WHAT THIS TASK INVOLVES:
Using the listing below, print exactly everything from the line with "registered conflict flag." down to the line with "set_output_delay 0.125 -clock", both included, and nothing more.

TASK MATERIAL:
== Segment start ==

--- src/rtl/room_dir_input_cond.sv ---
// Direction-button conditioner for the room-navigation FSM.
// Synchronises and debounces four raw buttons, then turns a single clean press
// into exactly one one-hot move pulse; simultaneous presses raise a conflict
// pulse instead, and nothing new is accepted until every button is released.
module room_dir_input_cond #(
  parameter int DEBOUNCE_CYCLES = 4
) (
  input  logic clk,
  input  logic reset,
  input  logic btn_n,
  input  logic btn_s,
  input  logic btn_e,
  input  logic btn_w,
  output logic n,
  output logic s,
  output logic e,
  output logic w,
  output logic busy,
  output logic conflict
);

  localparam int CNT_W = (DEBOUNCE_CYCLES < 1) ? 1 : $clog2(DEBOUNCE_CYCLES + 1);
  localparam logic [CNT_W-1:0] CNT_LAST = CNT_W'(DEBOUNCE_CYCLES - 1);

  typedef enum logic [1:0] {
    IDLE,
    EMIT,
    WAIT_REL
  } state_t;

  // Bit order everywhere: [0]=north, [1]=south, [2]=east, [3]=west.
  logic [3:0]       btn;
  logic [3:0]       sync1;
  logic [3:0]       sync2;
  logic [3:0]       db;
  logic [3:0]       db_q;
  logic [3:0]       press;
  logic [CNT_W-1:0] cnt [4];

  state_t     state;
  state_t     state_next;
  logic [3:0] dir;
  logic [3:0] dir_next;
  logic       conflict_q;
  logic       conflict_next;
  logic       press_one;
  logic       press_multi;

  assign btn = {btn_w, btn_e, btn_s, btn_n};

  // Two-flop synchroniser per button.
  always_ff @(posedge clk or negedge reset) begin
    if (!reset) begin
      sync1 <= '0;
      sync2 <= '0;
    end else begin
      sync1 <= btn;
      sync2 <= sync1;
    end
  end

  // Debounce: the level only follows sync2 after DEBOUNCE_CYCLES consecutive mismatching edges.
  always_ff @(posedge clk or negedge reset) begin
    if (!reset) begin
      db <= '0;
      for (int unsigned i = 0; i < 4; i++) begin
        cnt[i] <= '0;
      end
    end else begin
      for (int unsigned i = 0; i < 4; i++) begin
        if (sync2[i] != db[i]) begin
          if (cnt[i] == CNT_LAST) begin
            db[i]  <= sync2[i];
            cnt[i] <= '0;
          end else begin
            cnt[i] <= cnt[i] + CNT_W'(1);
          end
        end else begin
          cnt[i] <= '0;
        end
      end
    end
  end

  // Delayed debounced level for rising-edge detection.
  always_ff @(posedge clk or negedge reset) begin
    if (!reset) begin
      db_q <= '0;
    end else begin
      db_q <= db;
    end
  end

  // Press classification: none, exactly one, or a multi-button combination.
  always_comb begin
    press       = db & ~db_q;
    press_one   = $onehot(press);
    press_multi = (press != '0) && !$onehot(press);
  end

  // FSM state register, latched direction and registered conflict flag.
  always_ff @(posedge clk or negedge reset) begin
    if (!reset) begin
      state      <= IDLE;
      dir        <= '0;
      conflict_q <= 1'b0;
    end else begin
      state      <= state_next;
      dir        <= dir_next;
      conflict_q <= conflict_next;
    end
  end

  // Next-state logic; presses outside IDLE are dropped rather than queued.
  always_comb begin
    state_next    = state;
    dir_next      = dir;
    conflict_next = 1'b0;
    case (state)
      IDLE: begin
        if (press_one) begin
          dir_next   = press;
          state_next = EMIT;
        end else if (press_multi) begin
          conflict_next = 1'b1;
          state_next    = WAIT_REL;
        end
      end
      EMIT: begin
        state_next = WAIT_REL;
      end
      WAIT_REL: begin
        if (db == '0) begin
          state_next = IDLE;
        end
      end
      default: begin
        state_next = IDLE;
      end
    endcase
  end

  // Outputs decoded from flops only; dir is one-hot so moves stay exclusive.
  always_comb begin
    n        = (state == EMIT) && dir[0];
    s        = (state == EMIT) && dir[1];
    e        = (state == EMIT) && dir[2];
    w        = (state == EMIT) && dir[3];
    busy     = (state != IDLE);
    conflict = conflict_q;
  end

endmodule

--- config.mk ---
export PLATFORM = sky130hd
export DESIGN_NAME = room_dir_input_cond
export DESIGN_NICKNAME = d
export VERILOG_FILES = /design/src/rtl/room_dir_input_cond.sv
export SDC_FILE = /design/constraint.sdc
export NUM_CORES = 1
export LEC_CHECK = 0
export ABC_AREA = 0
export BUFFER_PORTS_ARGS = -buffer_cell sky130_fd_sc_hd__buf_4
export CORE_MARGIN = 2
export CORE_UTILIZATION = 38
export DETAILED_ROUTE_END_ITERATION = 7
export GPL_ROUTABILITY_DRIVEN = 1
export PLACE_DENSITY_LB_ADDON = 0.08
export REMOVE_ABC_BUFFERS = 1
export SYNTH_ARGS = -nofsm -noshare
export SYNTH_HDL_FRONTEND = slang
export SYNTH_SLANG_ARGS = --single-unit
--- constraint.sdc ---
create_clock -name clk -period 2.5 [get_ports clk]
set_input_delay 0.125 -clock clk [delete_from_list [all_inputs] [get_ports clk]]
set_output_delay 0.125 -clock clk [all_outputs]
set_load 0.05 [all_outputs]
==> impl_results.md <==
* Max incr delay on CP at 480 ps
* FF+latch count, synth at 35
* Worst setup SP type: flop
* MaxCap Viol Count at 0
* Clk sinks at 35
* Worst Path Max Fanout at 5
* Mapped cell area at 0.001381 mm2
* Crit path DAT at 2620 ps
* Worst path cell trace: and2b_1 > fa_1 > ha_1 > ha_1 > nor3b_4 > nand2b_4 > mux2_4
* Internal power at 0.001340 W
* GPL Wtd Cong at 0.7321
* Fin nets at 134
* Static Leak at 0.8147 nW
* First-pass GRT wire length at 3381 um
* Placed cells at 152
* Seq/Total Area, Yosys at 63.41%
* Switch share at 33.74%
* Distinct cell type count after synthesis at 21
* Post-Syn Instances at 92
* Slew Limit Fails at 0
* Root Buffer: clkbuf_4
* Area share of the largest cell type after synthesis at 63.41%
* Placed Area at 0.001544 mm2
* Fraction of layout cells with a size suffix above 1 at 30.58%
* Io pins at 12
* Hold Fails Final Rpt at 0
* Clk slew on worst S/H paths at 110 ps
* CTS tree: built
* Vias in the first global route at 753
* Synth-to-Final Area Change at 21.29%
* Total gr overflow at 0
* Clk buf depth at 2
* Die Ht at 64.29 um
* Via count at 747
* Drt wl/cell at 11.34 um
* Worst path most repeated cell: ha_1
* # H-tree levels at 2
* Unrepaired setup endpoints after global routing: false
* Antenna violations before repair at 0
* Slew @ Worst Pin at 427.3 ps
* Starting density of the core at 40.44%
* CP max-delay cell: fa_1
* Row cnt at 21
* Die area at 0.004133 mm2
* Comb pwr share at 45.1%
* Syn. warnings at 0
* Crit Path Class: flop to flop
* Final period util at 95.43%
* Critical Path Sink Type: flop
* Sequential share of power at 40.1%
* Final setup fails at 0
* Total track usage at 11.34%
* Wirelength, routed at 1894 um
* Pwr/cell area at 1207 mW/mm2
* P_sw at 0.0006822 W
* Synth top area cells: dfrtp_1 63%, ha_1 6.3%, nor3b_1 4.9%
* Most frequent cells in the layout: 35 x dfrtp_1, 16 x buf_4, 9 x nor3b_1
* Non-filler instance count after layout at 167
* Vias/cell at 4.473
* PortBufs at 11
* CP required at 2730 ps
* Core ar. at 0.003416 mm2
* Hold Slack at 261.9 ps
* Chip width at 64.29 um
* # diodes at 0
* Commonest non-fill, non-tap cell in the layout: dfrtp_1
* Worst clock skew at 5.374 ps
* Post-route ant nets at 0
* Drt first pass iters at 4
* Total CTS buffers at 5
* Maximum clock rate at 419.2 MHz
* Largest delay share family, worst path: adder cells
* Mean post-synth cell area at 15.01 um2
* Crit path time final at 2386 ps
* Slew Limit Headroom at 71.52%
* Sum of negative setup slack at 0 ps
* Status: finished clean
* Hold Crit Class: primary input to asynchronous set/reset pin
* Leading area contributor after synthesis: dfrtp_1
* Clk pwr share at 14.8%
* Initial drt markers at 14
* Largest net degree at the start of global routing at 36
* Finished layout cell area at 0.001675 mm2
* DRC at 0
* Later-pin clock latency in the skew report at 340 ps
* CP Buf/Inv Count at 0
* Max IR drop VDD at 0.0004767 V
## sequential cells by signal, summed over array words and instances, names as in the netlist
register and count:
dir 4, cnt 12, sync1 4, db_q 4
conflict 1, state 2, sync2 4, db 4
## layer usage
layer / share of wire [%] / up-vias / track usage [%] / routed length, um
met5: 0 / - / 0 / 0
met4: 3.0 / 0 / 7.181 / 57
met3: 4.9 / 6 / 4.754 / 93
met2: 46 / 17 / 17.32 / 875
met1: 46 / 358 / 13.09 / 869
li1: - / 366 / - / -
## cells in the mapped netlist, drive strengths merged
cell type / instances
or4: 1
nor3: 3
xnor2: 4
dfrtp: 35
and3b: 2
a21oi: 1
and2b: 2
or2: 1
and2: 4
nand2b: 3
mux2: 8
or2b: 1
nor2b: 5
ha: 7
o31ai: 1
inv: 3
nor3b: 10
fa: 1
## final cells by class
type	count	area, um2
Clock inverter	3	20.02
Fill cell	306	1740
Inverter	3	11.26
Timing Repair Buffer	21	170.2
Clock buffer	5	37.54
Multi-Input combinational cell	54	503.0
Sequential cell	35	875.8
Tap cell	46	57.56
## worst register-to-register path, stage by stage, from the launching register on
cell and delay [ps]:
dfrtp_1 420, and2b_1 210, fa_1 480, ha_1 200, ha_1 310, nor3b_4 250
nand2b_4 120, mux2_4 300
## cells by family (layout without fill, tap and decap cells)
kind of cell,count (synthesis),after routing,synth area share (%)
AND/OR/NAND/NOR,32,32,16.94
adder cells (fa/ha/maj),8,8,7.790
XOR/XNOR,4,4,2.536
flip-flops,35,35,63.41
AO/OA/AOI/OAI,2,2,0.9057
multiplexers,8,8,7.609
buffers and inverters,3,32,0.8152
## final timing paths
kind / start / end / slack [ps] / depth (start not counted)
max reg2reg: db[3] / dir[2] / 110 / 7
min reg2reg: sync1[1] / sync2[1] / 360 / 0
min: reset / state[1] / 260 / 2
max: db[3] / dir[2] / 110 / 7
max in group asynchronous: reset / cnt[4] / 1930 / 2
min in group clk: sync1[1] / sync2[1] / 360 / 0
## metrics by stage
step,power (W),setup WS (ps),utilization (%)
6_report,0.002022,114.3,49.05
5_1_grt,0.002187,15.22,49.05
4_1_cts,0.001983,26.08,48.35
3_5_place_dp,0.001661,48.22,45.20
3_3_place_gp,0.001625,139.6,45.20
2_1_floorplan,0.001422,109.2,-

== Segment end ==

TASK RESULT:
  // FSM state register, latched direction and registered conflict flag.
  always_ff @(posedge clk or negedge reset) begin
    if (!reset) begin
      state      <= IDLE;
      dir        <= '0;
      conflict_q <= 1'b0;
    end else begin
      state      <= state_next;
      dir        <= dir_next;
      conflict_q <= conflict_next;
    end
  end

  // Next-state logic; presses outside IDLE are dropped rather than queued.
  always_comb begin
    state_next    = state;
    dir_next      = dir;
    conflict_next = 1'b0;
    case (state)
      IDLE: begin
        if (press_one) begin
          dir_next   = press;
          state_next = EMIT;
        end else if (press_multi) begin
          conflict_next = 1'b1;
          state_next    = WAIT_REL;
        end
      end
      EMIT: begin
        state_next = WAIT_REL;
      end
      WAIT_REL: begin
        if (db == '0) begin
          state_next = IDLE;
        end
      end
      default: begin
        state_next = IDLE;
      end
    endcase
  end

  // Outputs decoded from flops only; dir is one-hot so moves stay exclusive.
  always_comb begin
    n        = (state == EMIT) && dir[0];
    s        = (state == EMIT) && dir[1];
    e        = (state == EMIT) && dir[2];
    w        = (state == EMIT) && dir[3];
    busy     = (state != IDLE);
    conflict = conflict_q;
  end

endmodule

--- config.mk ---
export PLATFORM = sky130hd
export DESIGN_NAME = room_dir_input_cond
export DESIGN_NICKNAME = d
export VERILOG_FILES = /design/src/rtl/room_dir_input_cond.sv
export SDC_FILE = /design/constraint.sdc
export NUM_CORES = 1
export LEC_CHECK = 0
export ABC_AREA = 0
export BUFFER_PORTS_ARGS = -buffer_cell sky130_fd_sc_hd__buf_4
export CORE_MARGIN = 2
export CORE_UTILIZATION = 38
export DETAILED_ROUTE_END_ITERATION = 7
export GPL_ROUTABILITY_DRIVEN = 1
export PLACE_DENSITY_LB_ADDON = 0.08
export REMOVE_ABC_BUFFERS = 1
export SYNTH_ARGS = -nofsm -noshare
export SYNTH_HDL_FRONTEND = slang
export SYNTH_SLANG_ARGS = --single-unit
--- constraint.sdc ---
create_clock -name clk -period 2.5 [get_ports clk]
set_input_delay 0.125 -clock clk [delete_from_list [all_inputs] [get_ports clk]]
set_output_delay 0.125 -clock clk [all_outputs]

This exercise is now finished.